Standing between the two worlds, excluding neither but embracing both,
Jesus was able to be fully inclusive of both. But this also means that
he is the marginal person par excellence. People at the center of any
society or group as a rule possess wealth, power, and influence. As
the threefold temptation shows, Jesus, the border-crosser and the dweller
at the margins, renounced precisely these three things. Because he was
at the margins, in his teaching and miracle-working, Jesus creates a
new and different center, the center constituted by the meeting of the
borders of the many and diverse worlds, often in conflict with one another,
each with its own center which relegates the “other” to
the margins. It is at this margin-center that marginal people meet one
another. In Jesus, the margin where he lived became the center of a
new society without borders and barriers, reconciling all peoples, “Jew
or Greek, slave or free, male or female” (Ga 3:28). Strangers
and guests as they are, missionaries are invited to become marginal
people, to dwell at the margins of societies with marginal(ized) people,
like Jesus, so as to be able to create with them new all-inclusive centers
of reconciliation and harmony.
Dying
“outside the city gate and outside the camp” (Heb 13:12-13)

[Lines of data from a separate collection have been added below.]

`src/rtl/jtag_led_ctrl.sv`:
```
// LED controller behind a JTAG user data register. Frames carry data, an opcode
// and an even-parity bit; the capture path returns led state plus sticky status.
module jtag_led_ctrl #(
    parameter int                  NUM_LEDS       = 4,
    parameter bit                  LED_ACTIVE_LOW = 1'b1,
    parameter logic [NUM_LEDS-1:0] RESET_PATTERN  = '0
) (
    input  logic                jtag_tck,
    input  logic                rst_n,
    input  logic                jtag_sel,
    input  logic                jtag_capture,
    input  logic                jtag_shift,
    input  logic                jtag_update,
    input  logic                jtag_tdi,
    output logic                jtag_tdo,
    output logic [NUM_LEDS-1:0] led
);
    localparam int L  = NUM_LEDS + 3;
    localparam int CW = $clog2(L + 2);
    localparam logic [CW-1:0] CNT_FULL = CW'(L);
    localparam logic [CW-1:0] CNT_SAT  = CW'(L + 1);

    logic [L-1:0]        sr;
    logic [CW-1:0]       cnt;
    logic [NUM_LEDS-1:0] led_state;
    logic                parity_err;
    logic                length_err;
    logic                last_ok;
    logic [NUM_LEDS-1:0] data;
    logic [1:0]          opcode;
    logic [NUM_LEDS-1:0] next_state;

    assign data   = sr[NUM_LEDS-1:0];
    assign opcode = sr[NUM_LEDS+1:NUM_LEDS];

    always_comb begin
        next_state = led_state;
        case (opcode)
            2'b00: next_state = data;
            2'b01: next_state = led_state | data;
            2'b10: next_state = led_state & ~data;
            2'b11: next_state = led_state ^ data;
            default: next_state = led_state;
        endcase
    end

    always_ff @(posedge jtag_tck or negedge rst_n) begin
        if (!rst_n) begin
            sr         <= '0;
            cnt        <= '0;
            led_state  <= RESET_PATTERN;
            parity_err <= 1'b0;
            length_err <= 1'b0;
            last_ok    <= 1'b0;
        end else if (jtag_sel) begin
            if (jtag_capture) begin
                sr         <= {last_ok, length_err, parity_err, led_state};
                cnt        <= '0;
                parity_err <= 1'b0;
                length_err <= 1'b0;
            end else if (jtag_shift) begin
                sr <= {jtag_tdi, sr[L-1:1]};
                if (cnt != CNT_SAT)
                    cnt <= cnt + 1'b1;
            end else if (jtag_update) begin
                // Parking the counter off L makes a repeated update a length error.
                cnt <= CNT_SAT;
                if (cnt != CNT_FULL) begin
                    length_err <= 1'b1;
                    last_ok    <= 1'b0;
                end else if (^sr) begin
                    parity_err <= 1'b1;
                    last_ok    <= 1'b0;
                end else begin
                    led_state <= next_state;
                    last_ok   <= 1'b1;
                end
            end
        end
    end

    assign jtag_tdo = sr[0];
    // Single inversion of a register output, so the pins cannot glitch.
    assign led = LED_ACTIVE_LOW ? ~led_state : led_state;
endmodule
```
`config.mk`:
```
export PLATFORM = sky130hd
export DESIGN_NAME = jtag_led_ctrl
export DESIGN_NICKNAME = d
export VERILOG_FILES = /design/src/rtl/jtag_led_ctrl.sv
export SDC_FILE = /design/constraint.sdc
export NUM_CORES = 1
export LEC_CHECK = 0
export ABC_CLOCK_PERIOD_IN_PS = 3500
export BUFFER_PORTS_ARGS = -buffer_cell sky130_fd_sc_hd__buf_2
export CORE_MARGIN = 1.5
export CORE_UTILIZATION = 49
export DETAILED_ROUTE_END_ITERATION = 8
export GPL_TIMING_DRIVEN = 0
export PLACE_DENSITY = 0.68
export RECOVER_POWER = 50
export SLEW_MARGIN = 40
export SYNTH_ARGS = -nofsm -noshare
export SYNTH_HDL_FRONTEND = slang
export SYNTH_SLANG_ARGS = --single-unit
```
`constraint.sdc`:
```
create_clock -name jtag_tck -period 3.5 [get_ports jtag_tck]
set_input_delay 0.7 -clock jtag_tck [delete_from_list [all_inputs] [get_ports jtag_tck]]
set_output_delay 0.7 -clock jtag_tck [all_outputs]
set_load 0.005 [all_outputs]
```
==> flow_summary.ini, run 1 <==
[cts]
cts_tree = built
postCtsSetupBuffers = 0
clockBufferDepth = 2
h-tree-depth = 1
postCtsHoldBufs = 0
clk_pin_slew_ns = 0.11
numCtsBuffers = 3
cts-resized-gates = 0
cts_root_buf = clkbuf_4
cts.sinks = 18
insertion_delay_ns = 0.29

[final_layout]
design_area_um2 = 1340
area_delta_synth_final_pct = 8.43
drive_above_1_share_pct = 13.6
finalNetCount = 163
diodes = 0
stdcell_count = 168

[hold_path]
holdPathEnd = parity_err$_DFFE_PN0P_
hp-start = parity_err$_DFFE_PN0P_
holdPathStages = 2
hold_path.class = reg2reg

[worst_setup_path]
timing.rr.end = led_state[0]$_DFFE_PN0P_
r2r_start = sr[4]$_DFFE_PN0P_
cp_max_fo = 6
crit_arrival_ns = 2.15
ff2ff_setup_slack_ns = 1.53
cp-startpoint = sr[4]$_DFFE_PN0P_
required_ns = 3.68
cp-end-kind = flip-flop
start_kind = flip-flop
crit_type = reg2reg
rr_worst_depth = 6

[synthesis]
synth_top_area_share_pct = 36.5
syn-num-nets = 148
synth_top_cell_by_area = dfrtp_1
syn_area_um2 = 1230
synth.distinct_cells = 29
synthTopCellsByCount = 18 x dfrtp_1, 17 x inv_1, 14 x ha_1, 12 x o21ai_0, 10 x nand2_1
synth_seq_area_share_pct = 36.5
synth_edf_count = 0
synth-seq-cells = 18
synthCells = 127
synth_area_leaders = dfrtp_1 37%, ha_1 14%, inv_1 5.2%
synth_most_common_cell = dfrtp_1
synth_warnings = 0
syn_area_per_cell_um2 = 9.70
ys_async_sr_fraction_pct = 100
synth_ff_type = dfrtp_1

[floorplanning]
die_w_um = 53.2
coreArea_um2 = 2300
start_util_pct = 53.6
num_rows = 17
io_pins = 12
die_h_um = 53.2
die-area_um2 = 2820

[sta]
fin_setup_tns_ns = 0
finalCriticalPeriod_ns = 1.97
finalHoldViolCount = 0
fin_ws_ns = 1.53
slew_headroom_pct = 29.7
tightestPinTransition_ns = 1.05
maxSlewViolCount = 0
rsz0062_at_grt = false
skew_ns = 0.00926
max_freq_ghz = 0.508
finalCritPeriodShare_pct = 56.2
setup_viol = 0

[flow_run]
drv_cap = 0

[detailed_routing]
totalWireLength_mm = 2.59
drtAntennaViolNets = 0
firstDrtPassIters = 5
routedWlPerCell_um = 15.4
drc_errors = 0
drtIter0Drc = 37
dr_total_vias = 1023
routed_via_density = 6.09

[grt]
grt_overflow = 0
grt_max_degree = 19
grt_pass1_vias = 1029
grt_use_total_pct = 22.0
grt_pass1_wl_mm = 4.50
antenna_found_initial = 0

[power_and_ir_drop]
power_density_nw_per_um2 = 353
p_seq_share_pct = 51.6
p_leak_nw = 0.647
p_sw_mw = 0.152
pwr-share-comb_pct = 26.2
swShare_pct = 32.2
p_int_mw = 0.320
power_frac_clock_pct = 22.2
finalPower_mw = 0.472
ir_worst_vdd_mv = 0.222

[placed_design]
dp_hpwl_mm = 1.89
place_area_um2 = 1320
io_buffers = 10
place_inst = 165
place.gp.congestion = 0.735
pre_cts_ws_ns = 1.56

[outcome]
status = complete, no violations
## layout make-up
cell class / instances / area, um2
well taps: 28 / 35.0
plain buffers: 4 / 15.0
multi-input cells: 87 / 698
fillers: 207 / 961
flip-flops and latches: 18 / 450
clock buffers: 3 / 22.5
repair buffers: 10 / 47.5
inverters: 18 / 67.6
## power by group through the flow
| stage | combinational (mW) | clock, mW | sequential, mW |
|---|---|---|---|
| 2_1_floorplan | 0.0957 | 0 | 0.241 |
| 3_3_place_gp | 0.119 | 0 | 0.246 |
| 3_5_place_dp | 0.124 | 0 | 0.247 |
| 4_1_cts | 0.124 | 0.108 | 0.243 |
| 5_1_grt | 0.139 | 0.119 | 0.247 |
| 6_report | 0.124 | 0.105 | 0.244 |
## cell usage in the layout, fill, tap and decap left out, types with 3 or more instances in the layout
master,instances
dfrtp_1,18
a222oi_1,4
buf_2,8
a22o_1,6
clkbuf_4,3
nand3_1,3
o21ai_0,12
o22ai_1,6
a21oi_1,7
clkbuf_1,6
inv_1,17
nand2_1,10
ha_1,14
mux2_4,4
## critical path, cell delays in order (launching register included)
cell     delay [ns]
dfrtp_1        0.46
inv_1          0.10
ha_1           0.31
xnor2_1        0.21
xnor3_2        0.31
nand3_4        0.16
mux2_4         0.31
## cells by family after synthesis
| group | count (synthesis) | share of synthesized area (%) |
|---|---|---|
| xor gates and xnor gates | 4 | 4.06 |
| adders and majority gates | 14 | 14.2 |
| AOI/OAI and AO/OA | 41 | 22.1 |
| buffers and inverters | 22 | 6.80 |
| DFF | 18 | 36.5 |
| muxes | 5 | 5.79 |
| and+or+nand+nor | 23 | 10.5 |
## routing by layer
layer	share of wire, %	GRT usage [%]	wire (um)
met3	4.0	2.82	104
met5	0	0	0
met2	50	37.3	1290
met1	45	28.3	1170
met4	1.1	8.55	28
## sequential cells by signal (all words and copies together) (netlist names)
name,cells
sr,7
cnt,4
led_state,4
last_ok,1
length_err,1
parity_err,1
## through the flow
step           hold WS [ns]  utilization, %
2_1_floorplan         0.404               -
3_3_place_gp          0.473            57.4
3_5_place_dp          0.481            57.4
4_1_cts               0.334            58.3
5_1_grt               0.564            58.2
6_report              0.509            58.2
## worst max path at each step
stage                                    end  slack (ns)  depth (start not counted)
floorplan           led_state[0]$_DFFE_PN0P_        1.72                          5
global placement    led_state[0]$_DFFE_PN0P_        1.56                          5
detailed placement  led_state[0]$_DFFE_PN0P_        1.56                          5
CTS                 led_state[0]$_DFFE_PN0P_        1.53                          6
global route        led_state[0]$_DFFE_PN0P_        1.41                          6
finish              led_state[0]$_DFFE_PN0P_        1.53                          6
Note: power is estimated with default switching activity, not from simulation.
==> run 2, diff against run 1 <==
--- a/config.mk
+++ b/config.mk
@@ -5,7 +5,7 @@
 export SDC_FILE = /design/constraint.sdc
 export NUM_CORES = 1
 export LEC_CHECK = 0
-export ABC_CLOCK_PERIOD_IN_PS = 3500
+export ABC_CLOCK_PERIOD_IN_PS = 1850
 export BUFFER_PORTS_ARGS = -buffer_cell sky130_fd_sc_hd__buf_2
 export CORE_MARGIN = 1.5
 export CORE_UTILIZATION = 49
==> constraint.sdc (replaced) <==
create_clock -name jtag_tck -period 1.85 [get_ports jtag_tck]
set_input_delay 0.37 -clock jtag_tck [delete_from_list [all_inputs] [get_ports jtag_tck]]
set_output_delay 0.37 -clock jtag_tck [all_outputs]
set_load 0.005 [all_outputs]
==> run 2 against run 1 <==
Against the previous run:
- clock power up 91%
- utilization grew 2.0 points
- highest routed layer unchanged
- power increased by 96%
- sequential power increased by 87%
- largest power group unchanged
- critical path depth stayed put
- hold slack worse by 0.29 ns
- die area is the same
- register-to-register slack worse by 1.5 ns
==> flow_summary.ini, run 2 (synthesis results as in run 1) <==
[sta]
tightestPinTransition_ns = 1.03
setup_viol = 0
maxSlewViolCount = 0
fin_ws_ns = 0.0815
finalHoldViolCount = 0
max_freq_ghz = 0.565
slew_headroom_pct = 31.0
finalCriticalPeriod_ns = 1.77
finalCritPeriodShare_pct = 95.6
hold_ws_ns = 0.217
skew_ns = 0.0121

[floorplanning]
num_rows = 17
die_w_um = 53.2
io_pins = 12
die_h_um = 53.2
die-area_um2 = 2820
start_util_pct = 53.6
coreArea_um2 = 2300

[outcome]
status = complete, no violations

[detailed_routing]
drc_errors = 0
drtAntennaViolNets = 0
drtIter0Drc = 29
routedWlPerCell_um = 15.9
dr_total_vias = 1034
totalWireLength_mm = 2.71
firstDrtPassIters = 4
routed_via_density = 6.05

[cts]
h-tree-depth = 1
postCtsHoldBufs = 0
cts_tree = built
cts.sinks = 18
clk_pin_slew_ns = 0.11
numCtsBuffers = 3
cts_root_buf = clkbuf_4
insertion_delay_ns = 0.30
clockBufferDepth = 2

[placed_design]
place.gp.congestion = 0.735
io_buffers = 10
dp_hpwl_mm = 1.89
place_inst = 165
pre_cts_ws_ns = -0.0922

[final_layout]
layout_common_cells = 18 x dfrtp_1, 17 x inv_1, 13 x ha_1, 12 x o21ai_0
largest_reg_flops = 7
final_common_cell = dfrtp_1
diodes = 0
fillerInstances = 206
drive_above_1_share_pct = 18.2
area_delta_synth_final_pct = 12.1
reg.largest.list = sr x7, cnt x4, led_state x4
largest-register = sr
finalNetCount = 166
stdcell_count = 171

[power_and_ir_drop]
ir_worst_vdd_mv = 0.421
power_density_nw_per_um2 = 672
finalPower_mw = 0.928
p_leak_nw = 0.673

[flow_run]
drv_cap = 0

[grt]
grt_max_degree = 19
grt_pass1_vias = 1050
grt_overflow = 0
grt_pass1_wl_mm = 4.58
grt_use_total_pct = 22.4
antenna_found_initial = 0

[worst_setup_path]
required_ns = 2.03
cp-end-kind = flip-flop
start_kind = flip-flop
cp_max_fo = 5
ff2ff_setup_slack_ns = 0.08
crit_type = reg2reg
crit_arrival_ns = 1.95

[hold_path]
hold_path.class = in2async
## run 2: cell count changes in the layout (fill, tap and decap cells not counted)
cell	change
xnor2_1	-1
buf_4	+3
ha_4	+1
ha_1	-1
clkbuf_1	-2
buf_2	+2
xnor2_2	+1
## run 2: critical path, cell delays in order (launching register included)
cell,delay [ns]
dfrtp_1,0.41
inv_1,0.11
ha_4,0.21
xnor2_2,0.14
xnor3_2,0.30
nand3_4,0.16
mux2_4,0.31
## run 2: routing by layer
layer  wire [um]  track usage, %  part of all wire [%]
met5           0               0                     0
met2        1360            37.7                    50
met1        1220            28.9                    45
met4          28            9.40                   1.0
met3          99            2.82                   3.7
## run 2: repair_timing
action	4_1_cts	5_1_grt
setup endpoints to repair	4	4
pin swaps	0	1
resized for setup	0	2
setup buffers	2	1
## run 2: area by class of cell
cell class	instances	area [um2]	share of cell area (%)
timing repair buffer	13	71.3	5.16
multi-input combinational	87	718	52.0
tap	28	35.0	2.54
clock buffer	3	22.5	1.63
sequential	18	450	32.6
inverter	18	67.6	4.89
buffer	4	16.3	1.18
## run 2: metrics by stage
step	setup TNS (ns)	util, %	area [um2]
floorplan	0	-	1230
global placement	-0.174	57.4	1320
detailed placement	-0.363	57.4	1320
CTS	0	59.0	1360
global route	-0.000110	60.1	1380
finish	0	60.1	1380
## run 2: worst paths after layout
kind                                           from                       end  cells past startpoint
worst max-delay path              sr[5]$_DFFE_PN0P_  led_state[0]$_DFFE_PN0P_                      6
worst min-delay path                          rst_n  led_state[3]$_DFFE_PN0P_                      1
worst max register to register    sr[5]$_DFFE_PN0P_  led_state[0]$_DFFE_PN0P_                      6
worst min register to register  last_ok$_DFFE_PN0P_       last_ok$_DFFE_PN0P_                      2
max in group asynchronous                     rst_n  led_state[0]$_DFFE_PN0P_                      1
min in group jtag_tck                      jtag_tdi         sr[6]$_DFFE_PN0P_                      3
## run 2: power by group
| part | internal (mW) | switching [mW] | leakage, nW |
|---|---|---|---|
| logic | 0.131 | 0.140 | 0.420 |
| clock network | 0.0758 | 0.125 | 0.0138 |
| registers | 0.421 | 0.0354 | 0.239 |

Jesus’ violent death on the cross was a direct result of his border-crossing
and ministry at the margins which posed a serious threat to the interests
of those occupying the economic, political, and religious center. Even
the form of his death, that is, by crucifixion, indicates that Jesus
was an outcast, and he died, as the Letter to Hebrews says, “outside
the city gate and out side the camp”. Symbolically, however, hung
between heaven and earth, at the margins of both worlds, Jesus acted
as the mediator and intercessor between God and humanity.
But even in death Jesus did not remain within the boundaries of what
death means: failure, defeat, destruction. By his resurrection he crossed
the borders of death into a new life, thus bringing hope where there
was despair, victory where there was vanquishment, freedom where there
was slavery, and life where there was death. In this way, the borders
of death become frontiers to life in abundance. Like Jesus, missionaries
have to live out the dynamics of death and resurrection, or to use the
words of Philippians 2:6-11, of self-emptying and exaltation.
Samuel Escobar’s beautiful rendering of this Christological hymn,
which portrays Jesus as the border-crosser par excellence and summarizes
well the missionary border-crossing spirituality, serves as a fitting
conclusion to our reflections:
Let there be in us the same feeling and mind that was
also in Christ Jesus,
Who in order to reach us crossed the border between
heaven and earth.
He crossed the border of poverty to be born in a stable
and live without knowing where he was going to
rest his head at night.
He crossed the border of marginalization to befriend
women and embrace publicans and Samaritans.
He crossed the border of spiritual power to free those
afflicted by legions of devils.
He crossed the border of social protest to sing truths to
the Pharisees, scribes, and traffickers of the temple.
He crossed the border of the cross and death to help us
all pass over to the other side.
Risen Lord, who therefore awaits us there, at every
border that we have to cross with his Gospel.